We have $\frac{2\tan x}{1-\tan^2x}=\tan 2x$ therefore
\begin{align*}
(1)&\Leftrightarrow\dfrac{1}{(1-\tan^2x)(1-\tan^22x)(1-\tan^24x)}=\dfrac18\\
&\Leftrightarrow\left(2\tan x\cdot\dfrac{1}{1-\tan^2x}\right)\cdot\dfrac{1}{1-\tan^22x}\cdot\dfrac{1}{1-\tan^24x}=\dfrac14\tan x\\
&\Leftrightarrow\left(2\tan 2x\cdot\dfrac{1}{1-\tan^22x}\right)\cdot\dfrac{1}{1-\tan^24x}=\dfrac12\tan x\\
\end{align*}
and so on.

However, I can't manage to solve the last four. I can't find the key equalities like $\frac{2\tan x}{1-\tan^2x}=\tan 2x$ in the first equation.
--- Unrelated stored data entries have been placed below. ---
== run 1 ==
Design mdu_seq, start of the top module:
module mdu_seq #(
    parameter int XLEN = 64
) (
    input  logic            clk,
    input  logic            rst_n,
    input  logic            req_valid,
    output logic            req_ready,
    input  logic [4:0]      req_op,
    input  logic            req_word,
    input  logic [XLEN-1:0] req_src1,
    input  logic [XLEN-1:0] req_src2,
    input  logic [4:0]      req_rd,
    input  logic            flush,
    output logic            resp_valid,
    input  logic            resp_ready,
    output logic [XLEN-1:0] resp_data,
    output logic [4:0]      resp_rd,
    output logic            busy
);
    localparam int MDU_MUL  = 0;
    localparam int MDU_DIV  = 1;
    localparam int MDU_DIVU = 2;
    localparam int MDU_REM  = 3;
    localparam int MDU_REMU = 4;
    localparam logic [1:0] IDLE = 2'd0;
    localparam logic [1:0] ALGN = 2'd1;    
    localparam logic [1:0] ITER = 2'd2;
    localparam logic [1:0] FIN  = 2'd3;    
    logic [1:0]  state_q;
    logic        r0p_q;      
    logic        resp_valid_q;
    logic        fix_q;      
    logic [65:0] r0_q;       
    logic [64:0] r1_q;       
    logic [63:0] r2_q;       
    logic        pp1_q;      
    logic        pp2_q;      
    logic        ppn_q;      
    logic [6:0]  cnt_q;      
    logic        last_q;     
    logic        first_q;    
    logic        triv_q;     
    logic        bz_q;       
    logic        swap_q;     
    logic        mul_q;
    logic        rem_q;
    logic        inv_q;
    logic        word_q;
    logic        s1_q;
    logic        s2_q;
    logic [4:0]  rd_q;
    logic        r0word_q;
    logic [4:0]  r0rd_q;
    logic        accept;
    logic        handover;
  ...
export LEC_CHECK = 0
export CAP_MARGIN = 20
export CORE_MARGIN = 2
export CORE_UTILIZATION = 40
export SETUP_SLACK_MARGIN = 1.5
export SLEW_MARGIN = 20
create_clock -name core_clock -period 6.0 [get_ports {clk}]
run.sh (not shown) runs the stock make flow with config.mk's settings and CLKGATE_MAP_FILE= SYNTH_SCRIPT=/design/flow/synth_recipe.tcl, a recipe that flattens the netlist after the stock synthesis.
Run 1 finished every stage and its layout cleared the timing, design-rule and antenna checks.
Background: an optimization exercise with open tools, aiming at small area and a short achievable clock period. Do not read the settings as production practice. Where RTL was checked, it was by simulation tests only, not by an equivalence proof against the original. Power is estimated from default activity; no workload was simulated.

## mem_responder
module mem_responder #(
    parameter int                ADDR_W    = 9,
    parameter int                DATA_W    = 16,
    parameter int                RAM_WORDS = 256,
    parameter logic [ADDR_W-1:0] LED_ADDR  = mem_pkg::LED_ADDR,
    parameter logic [ADDR_W-1:0] SW_ADDR   = mem_pkg::SW_ADDR
) (
    input  logic              clk,
    input  logic              reset,
    input  logic [1:0]        mem_cmd,
    input  logic [ADDR_W-1:0] mem_addr,
    input  logic [DATA_W-1:0] write_data,
    output logic [DATA_W-1:0] read_data,
    output logic              rd_valid,
    input  logic [7:0]        sw,
    output logic [7:0]        leds,
    output logic              err,
    output logic [ADDR_W-1:0] err_addr
);
Size in the first run: about 4100 flip-flops, ~72 I/O pins.
==> flow/config.mk <==
export PLATFORM = sky130hd
export DESIGN_NAME = mem_responder
export DESIGN_NICKNAME = mem_responder
export VERILOG_FILES = /design/flow/design.v
export SDC_FILE = /design/flow/constraint.sdc
export NUM_CORES = 4
export LEC_CHECK = 0
export CAP_MARGIN = 20
export CORE_MARGIN = 2
export CORE_UTILIZATION = 72
export CTS_BUF_LIST = sky130_fd_sc_hd__clkbuf_8
export CTS_CLUSTER_DIAMETER = 200
export CTS_CLUSTER_SIZE = 16
export PLACE_DENSITY = 0.78
export SETUP_SLACK_MARGIN = 2.4
export SLEW_MARGIN = 20
export SYNTH_HIERARCHICAL = 1
export SYNTH_MINIMUM_KEEP_SIZE = 0
==> flow/constraint.sdc <==
create_clock -name core_clock -period 5.0 [get_ports {clk}]
set_input_delay 1.0000 -clock core_clock [delete_from_list [all_inputs] [get_ports {clk}]]
set_output_delay 1.0000 -clock core_clock [all_outputs]
set_load 0.01 [all_outputs]
run.sh (not shown) runs the stock make flow with config.mk's settings and CLKGATE_MAP_FILE= SYNTH_SCRIPT=/design/flow/synth_recipe.tcl, a recipe that flattens the netlist after the stock synthesis.
The first run completed with no timing, DRC or antenna violations.
Change:
Settings changed: CORE_UTILIZATION 72 to 55, PLACE_DENSITY 0.78 to default.
=> The changed run produced a clean layout. First-iteration DRC count came out lower by 29%. Maximum frequency goes down by 5.6%. Power climbs by 0.65%. Via count shrinks by 4.5%. Worst hold slack is worse by 43 ps. Worst setup slack got worse by 170 ps. Synthesized cell count stays the same. Critical path depth fell by 1. Routed wire length increases by 3.9%. Final area rose by 1.2%.
Change:
Settings changed: CORE_UTILIZATION 55 to 65, PLACE_DENSITY from default to 0.72.
Outcome:
- The new run completed with no timing, DRC or antenna violations
- fmax climbs by a few percent
- wire length is lower by a few percent
- final area increases slightly
- hold slack improved by 79 ps
Context: an optimization exercise on an open-source flow, tuned for small area and a short achievable clock period. The choices shown serve that exercise and are no tape-out recipe.
Only simulation tests tie the RTL to the original design; equivalence was not proved.
Power and IR drop assume default switching activity.

--- flow/design.v ---
`default_nettype none
package rob_pkg;
    typedef logic [3-1:0] rob_id_t;
    typedef logic [16-1:0] rob_data_t;
    typedef struct packed {
        logic      completed;
        rob_data_t data;
    } rob_entry_t;
    typedef struct packed {
        rob_id_t   id;
        rob_data_t data;
    } rob_commit_t;
    function automatic rob_id_t id_next(input rob_id_t id);
        logic carry;
        carry = 1'b1;
        for (int i = 0; i < 3; i++) begin
            id_next[i] = id[i] ^ carry;
            carry      = carry & id[i];
        end
    endfunction
endpackage
`default_nettype wire
`timescale 1ns/10ps
`default_nettype none
module rob_memory (
    input  wire logic                                 clk_i,
    input  wire logic                                 rst_ni,
    input  wire logic [4-1:0]             wr_valid_i,
    input  wire logic [4*3-1:0]   wr_id_i,
    input  wire logic [4*16-1:0] wr_data_i,
    input  wire logic [8-1:0]                head_sel_i,
    input  wire logic                                 clear_i,
    output logic                                      head_done_o,
    output logic [8*16-1:0]         data_o
);
    logic [8-1:0] completed_q;
    logic [8-1:0] port_sel [4];
    logic [3:0]            port_lo  [4];
    logic [1:0]            port_hi  [4];
    for (genvar p = 0; p < 4; p++) begin : gen_dec
        rob_decode dec (
            .valid_i (wr_valid_i[p]),
            .id_i    (wr_id_i[p*3 +: 3]),
            .lo_o    (port_lo[p]),
            .hi_o    (port_hi[p]),
            .sel_o   (port_sel[p])
        );
    end
    for (genvar e = 0; e < 8; e++) begin : gen_entry
        logic [4-1:0] wr_sel;
        logic [4-1:0] wr_hi;
        logic [4-1:0] wr_lo;
        logic                     wr_any;
        rob_pkg::rob_data_t       data_q;
        rob_pkg::rob_data_t       data_d;
        for (genvar p = 0; p < 4; p++) begin : gen_port
            assign wr_sel[p] = port_sel[p][e];
            assign wr_hi[p]  = port_hi[p][e / 4];
            assign wr_lo[p]  = port_lo[p][e % 4];
        end
        rob_any wr_any_gate (
            .a_i   (wr_hi),
            .b_i   (wr_lo),
            .any_o (wr_any)
        );
        always_ff @(posedge clk_i) begin
            if (!rst_ni) begin
                completed_q[e] <= 1'b0;
            end else if (wr_any) begin
                completed_q[e] <= 1'b1;
            end else if (clear_i && head_sel_i[e]) begin
                completed_q[e] <= 1'b0;
            end
        end
        rob_select #(.N(4)) wr_mux (
            .sel_i  (wr_sel),
            .hold_i (completed_q[e]),
            .data_i (wr_data_i),
            .q_i    (data_q),
            .d_o    (data_d)
        );
        always_ff @(posedge clk_i) begin
            data_q <= data_d;
        end
        assign data_o[e*16 +: 16] = data_q;
    end
    assign head_done_o = |(completed_q & head_sel_i);
endmodule
module rob_select #(
    parameter int N = 4
) (
    input  wire logic [N-1:0]            sel_i,
    input  wire logic                    hold_i,
    input  wire logic [N*16-1:0] data_i,
    input  rob_pkg::rob_data_t           q_i,
    output rob_pkg::rob_data_t           d_o
);
    localparam int T = N + 1;
    localparam int G = (T + 2) / 3;
    logic [T-1:0]             sel;
    logic [T*16-1:0] data;
    rob_pkg::rob_data_t       grp_n [G];
    assign sel  = {sel_i, hold_i};
    assign data = {data_i, q_i};
    for (genvar g = 0; g < G; g++) begin : gen_grp
        localparam int K = (3*g + 3 <= T) ? 3 : T - 3*g;
        rob_aoi #(.K(K)) aoi (
            .sel_i  (sel[3*g +: K]),
            .data_i (data[3*g*16 +: K*16]),
            .y_no   (grp_n[g])
        );
    end
    always_comb begin
        d_o = '0;
        for (int g = 0; g < G; g++) begin
            d_o = d_o | ~grp_n[g];
        end
    end
endmodule
module rob_aoi #(
    parameter int K = 3
) (
    input  wire logic [K-1:0]             sel_i,
    input  wire logic [K*16-1:0] data_i,
    output rob_pkg::rob_data_t            y_no
);
    always_comb begin
        y_no = '1;
        for (int i = 0; i < K; i++) begin
            y_no = y_no & ~({16{sel_i[i]}} & data_i[i*16 +: 16]);
        end
    end
endmodule
module rob_decode (
    input  wire logic              valid_i,
    input  rob_pkg::rob_id_t       id_i,
    output logic [3:0]             lo_o,
    output logic [1:0]             hi_o,
    output logic [8-1:0]  sel_o
);
    logic [3:0] lo;
    logic [1:0] hi;
    assign lo_o = lo;
    assign hi_o = hi;
    rob_predecode predec (
        .valid_i (valid_i),
        .id_i    (id_i),
        .lo_o    (lo),
        .hi_o    (hi)
    );
    for (genvar e = 0; e < 8; e++) begin : gen_sel
        assign sel_o[e] = hi[e / 4] & lo[e % 4];
    end
endmodule
module rob_predecode (
    input  wire logic              valid_i,
    input  rob_pkg::rob_id_t       id_i,
    output logic [3:0]             lo_o,
    output logic [1:0]             hi_o
);
    for (genvar k = 0; k < 4; k++) begin : gen_lo
        assign lo_o[k] = (id_i[1:0] == 2'(k));
    end
    assign hi_o[0] = valid_i & ~id_i[2];
    assign hi_o[1] = valid_i &  id_i[2];
endmodule
Background: an optimization exercise with open tools, aiming at small area. Do not read the settings as production practice.
Function was checked by simulation only, so behaviour that the tests miss may differ from the original.
No activity file was given, so power comes from the tool's default toggle rates.

[constraint.sdc]
create_clock -name core_clock -period 5.0 [get_ports {CLK}]
set_input_delay 1.0000 -clock core_clock [delete_from_list [all_inputs] [get_ports {CLK}]]
set_output_delay 1.0000 -clock core_clock [all_outputs]
set_load 0.01 [all_outputs]
[design.v]
package pipePkg;
	localparam int DATA_W     = 16;
	localparam int REG_IDX_W  = 4;
	localparam int INSTR_W    = 32;
	localparam int IMEM_DEPTH = 64;
	localparam int PC_W       = 8;
	localparam int SUB_AMOUNT = 3;
	localparam int ADD_AMOUNT = 4;
	localparam int OP_MOV  = 31;
	localparam int OP_SUB3 = 30;
	localparam int OP_ADD4 = 29;
	localparam int OP_ADD1 = 28;
	localparam int RA_LSB  = 4;
	localparam int XA_LSB  = 0;
	localparam int APB_ADDR_W = 12;
	typedef logic [DATA_W-1:0]     dataT;
	typedef logic [REG_IDX_W-1:0]  regIdxT;
	typedef logic [INSTR_W-1:0]    instrT;
	typedef logic [PC_W-1:0]       pcT;
	typedef logic [OP_MOV:OP_ADD1] opT;
	typedef logic [APB_ADDR_W-1:0] apbAddrT;
	localparam apbAddrT IMEM_BASE = 12'h000;
	localparam apbAddrT REG_BASE  = 12'h100;
	localparam apbAddrT CTRL_ADDR = 12'h200;
	localparam apbAddrT PC_ADDR   = 12'h204;
endpackage
`timescale 1ns/1ps
import pipePkg::*;
module apbHostPort
(
	input  logic                          CLK,
	input  logic                          RSTB,
	input  logic                          PSEL,
	input  logic                          PENABLE,
	input  logic                          PWRITE,
	input  pipePkg::apbAddrT                       PADDR,
	input  logic [31:0]                   PWDATA,
	input  logic                          runDone,
	input  logic                          busy,
	input  pipePkg::pcT                            pc,
	input  pipePkg::dataT                          rfRdata,
	output logic [31:0]                   PRDATA,
	output logic                          PREADY,
	output logic                          PSLVERR,
	output logic                          run,
	output logic                          imemWe,
	output logic [$clog2(IMEM_DEPTH)-1:0] imemAddr,
	output pipePkg::instrT                         imemWdata,
	output logic                          rfWe,
	output pipePkg::regIdxT                        rfAddr,
	output pipePkg::dataT                          rfWdata
);
	logic        inImem;
	logic        inReg;
	logic        isCtrl;
	logic        isPc;
	logic        accessErr;
	logic        firstAccess;
	logic        wrOk;
	logic [31:0] rdMux;
	assign inImem = pipePkg::apbAddrT'(PADDR - IMEM_BASE) < pipePkg::apbAddrT'(IMEM_DEPTH * 4);
	assign inReg  = pipePkg::apbAddrT'(PADDR - REG_BASE) < pipePkg::apbAddrT'((2 ** REG_IDX_W) * 4);
	assign isCtrl = (PADDR[APB_ADDR_W-1:2] == CTRL_ADDR[APB_ADDR_W-1:2]);
	assign isPc   = (PADDR[APB_ADDR_W-1:2] == PC_ADDR[APB_ADDR_W-1:2]);
	assign accessErr = ~(inImem | inReg | isCtrl | isPc)
		| ((inImem | inReg) & (run | busy))
		| (isPc & PWRITE);
	assign firstAccess = PSEL & PENABLE & ~PREADY;
	assign wrOk = PSEL & PENABLE & PREADY & PWRITE & ~PSLVERR;
	assign imemWe    = wrOk & inImem;
	assign imemAddr  = PADDR[2 +: $clog2(IMEM_DEPTH)];
	assign imemWdata = PWDATA;
	assign rfWe      = wrOk & inReg;
	assign rfAddr    = PADDR[2 +: REG_IDX_W];
	assign rfWdata   = PWDATA[DATA_W-1:0];
	always_comb
	begin
		if (inReg)
			rdMux = 32'(rfRdata);
		else if (isCtrl)
			rdMux = {30'b0, busy, run};
		else if (isPc)
			rdMux = 32'(pc);
		else
			rdMux = '0;
	end
	always_ff @(posedge CLK or negedge RSTB)
	begin
		if (!RSTB)
		begin
			PREADY  <= 1'b0;
			PSLVERR <= 1'b0;
		end
		else
		begin
			PREADY  <= firstAccess;
			PSLVERR <= firstAccess & accessErr;
		end
	end
	always_ff @(posedge CLK)
	begin
		if (firstAccess)
			PRDATA <= rdMux;
	end
	always_ff @(posedge CLK or negedge RSTB)
	begin
		if (!RSTB)
			run <= 1'b0;
		else if (wrOk & isCtrl)
			run <= PWDATA[0];
		else if (runDone)
			run <= 1'b0;
	end
endmodule
`timescale 1ns/1ps
import pipePkg::*;
module instrFetch
(
	input  logic                          CLK,
	input  logic                          RSTB,
	input  logic                          run,
	input  logic                          stall,
	input  logic                          imemWe,
	input  logic [$clog2(IMEM_DEPTH)-1:0] imemAddr,
	input  pipePkg::instrT                         imemWdata,
	output pipePkg::instrT                         idInstr,
	output pipePkg::pcT                            pc,
	output logic                          runDone
);
	pipePkg::instrT                         imem [IMEM_DEPTH];
	logic                          runQ;
	logic                          start;
	logic                          fetch;
	logic [$clog2(IMEM_DEPTH)-1:0] rdIdx;
	assign start = run & ~runQ;
	assign fetch = run & ~start & (pc < pipePkg::pcT'(IMEM_DEPTH));
	assign rdIdx = pc[$clog2(IMEM_DEPTH)-1:0];
	always_ff @(posedge CLK)
	begin
		if (imemWe)
			imem[imemAddr] <= imemWdata;
	end
	always_ff @(posedge CLK or negedge RSTB)
	begin
		if (!RSTB)
		begin
			runQ    <= 1'b0;
			runDone <= 1'b0;
			pc      <= '0;
			idInstr <= '0;
		end
		else
		begin
			runQ    <= run;
			runDone <= fetch & ~stall & (pc == pipePkg::pcT'(IMEM_DEPTH - 1));
			if (start)
				pc <= '0;
			else if (fetch & ~stall)
				pc <= pc + pipePkg::pcT'(1);
			if (!stall)
				idInstr <= fetch ? imem[rdIdx] : '0;
		end
	end
endmodule
`timescale 1ns/1ps
import pipePkg::*;
module decodeRegFile
(
	input  logic   CLK,
	input  logic   RSTB,
	input  pipePkg::instrT  idInstr,
	input  pipePkg::regIdxT ex2Ra,
	input  logic   wbWrite,
	input  pipePkg::regIdxT wbRa,
	input  pipePkg::dataT   wbData,
	input  logic   rfWe,
	input  pipePkg::regIdxT rfAddr,
	input  pipePkg::dataT   rfWdata,
	output logic   stall,
	output pipePkg::dataT   rfRdata,
	output logic   active,
	output pipePkg::opT     ex1Op,
	output pipePkg::regIdxT ex1Ra,
	output pipePkg::dataT   ex1Xd,
	output logic   ex1Xmex1,
	output logic   ex1Xmex2
);
	pipePkg::dataT   regs [2 ** REG_IDX_W];
	pipePkg::opT     idOp;
	pipePkg::regIdxT idRa;
	pipePkg::regIdxT idXa;
	pipePkg::dataT   idXd;
	logic   idXmex1;
	logic   idXmex2;
	assign idOp = idInstr[OP_MOV:OP_ADD1];
	assign idRa = idInstr[RA_LSB +: REG_IDX_W];
	assign idXa = idInstr[XA_LSB +: REG_IDX_W];
	assign idXd = (wbWrite && (wbRa == idXa)) ? wbData : regs[idXa];
	assign rfRdata = regs[rfAddr];
	assign idXmex1 = (idXa == ex1Ra);
	assign idXmex2 = (idXa == ex2Ra);
	assign stall = idXmex1
		& (idOp[OP_SUB3] | idOp[OP_ADD1])
		& (ex1Op[OP_ADD4] | ex1Op[OP_ADD1]);
	assign active = (|idOp) | (|ex1Op);
	always_ff @(posedge CLK)
	begin
		if (wbWrite)
			regs[wbRa] <= wbData;
		else if (rfWe)
			regs[rfAddr] <= rfWdata;
	end
	always_ff @(posedge CLK or negedge RSTB)
	begin
		if (!RSTB)
			ex1Op <= '0;
		else
			ex1Op <= stall ? pipePkg::opT'(0) : idOp;
	end
	always_ff @(posedge CLK)
	begin
		ex1Ra    <= idRa;
		ex1Xd    <= idXd;
		ex1Xmex1 <= idXmex1;
		ex1Xmex2 <= idXmex2;
	end
endmodule
`timescale 1ns/1ps
import pipePkg::*;
module subtractStage
(
	input  logic   CLK,
	input  logic   RSTB,
	input  pipePkg::opT     ex1Op,
	input  pipePkg::regIdxT ex1Ra,
	input  pipePkg::dataT   ex1Xd,
	input  logic   ex1Xmex1,
	input  logic   ex1Xmex2,
	input  logic   wbWrite,
	input  pipePkg::dataT   wbData,
	input  pipePkg::dataT   ex2AdderIn,
	output pipePkg::opT     ex2Op,
	output pipePkg::regIdxT ex2Ra,
	output pipePkg::dataT   ex2Xd,
	output logic   ex2Xmex1
);
	logic prio;
	logic forw1;
	logic skip1;
	pipePkg::dataT prioXd;
	pipePkg::dataT adderIn;
	pipePkg::dataT adderOut;
	assign prio  = ex1Xmex1 & (ex2Op[OP_SUB3] | ex2Op[OP_MOV]);
	assign forw1 = prio | (ex1Xmex2 & wbWrite);
	assign prioXd  = prio ? ex2AdderIn : wbData;
	assign adderIn = forw1 ? prioXd : ex1Xd;
	assign adderOut = adderIn - pipePkg::dataT'(SUB_AMOUNT);
	assign skip1 = ~(ex1Op[OP_SUB3] | ex1Op[OP_ADD1]);
	always_ff @(posedge CLK or negedge RSTB)
	begin
		if (!RSTB)
			ex2Op <= '0;
		else
			ex2Op <= ex1Op;
	end
	always_ff @(posedge CLK)
	begin
		ex2Ra    <= ex1Ra;
		ex2Xd    <= skip1 ? adderIn : adderOut;
		ex2Xmex1 <= ex1Xmex1;
	end
endmodule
So here are my questions:


*

*How to solve equations 2, 3, 4, and 5?

*What is the strategy to find the key equalities like $\frac{2\tan x}{1-\tan^2x}=\tan 2x$ to get a telescoping series for each equation?


Thank you in advance.
 A: $2. 2\cos2y+1=2(1-2\sin^2y)+1=\dfrac{\sin3y}{\sin y}$ for $\sin y\ne0$
$3.\dfrac{\cos2y}{\sin3y}=\dfrac{2\cos2y\sin y}{2\sin3y\sin y}=?$
$4. \dfrac{\cos x}{\sin3x}=\dfrac{\sin(3x-x)}{2\sin3x\sin x}=?$
$5.\sin x=\sin((n+1)x-nx)=?$
Set $n=1,2,3$
A: Using that
$$\tan(2x)=2\,{\frac {\tan \left( x \right) }{1- \left( \tan \left( x \right) 
 \right) ^{2}}}
$$
$$\tan(4x)={\frac {4\,\tan \left( x \right) -4\, \left( \tan \left( x \right) 
 \right) ^{3}}{1-6\, \left( \tan \left( x \right)  \right) ^{2}+
 \left( \tan \left( x \right)  \right) ^{4}}}
$$
we get for your first equation
$$ \left( 8\, \left( \cos \left( x \right)  \right) ^{3}+4\, \left( 
\cos \left( x \right)  \right) ^{2}-4\,\cos \left( x \right) -1
 \right)  \left( 8\, \left( \cos \left( x \right)  \right) ^{3}-4\,
 \left( \cos \left( x \right)  \right) ^{2}-4\,\cos \left( x \right) +
1 \right) 
=0$$
for #5:
Your equation is equivalent to
$$\cos \left( 3\,x \right) \cos \left( 4\,x \right) +\cos \left( 2\,x
 \right) \cos \left( x \right) +\cos \left( 4\,x \right) \cos \left( x
 \right) 
=0$$
and this can be written in the form
$$\cos \left( x \right)  \left( 32\, \left( \cos \left( x \right) 
 \right) ^{6}-48\, \left( \cos \left( x \right)  \right) ^{4}+22\,
 \left( \cos \left( x \right)  \right) ^{2}-3 \right) 
=0$$
A: In the first you can get it by the following way:
$$LS=\frac{2\tan{x}}{\tan{2x}}\cdot\frac{2\tan{2x}}{\tan{4x}}\frac{2\tan{4x}}{\tan{8x}}=\frac{8\tan{x}}{\tan{8x}}$$ and the rest is smooth.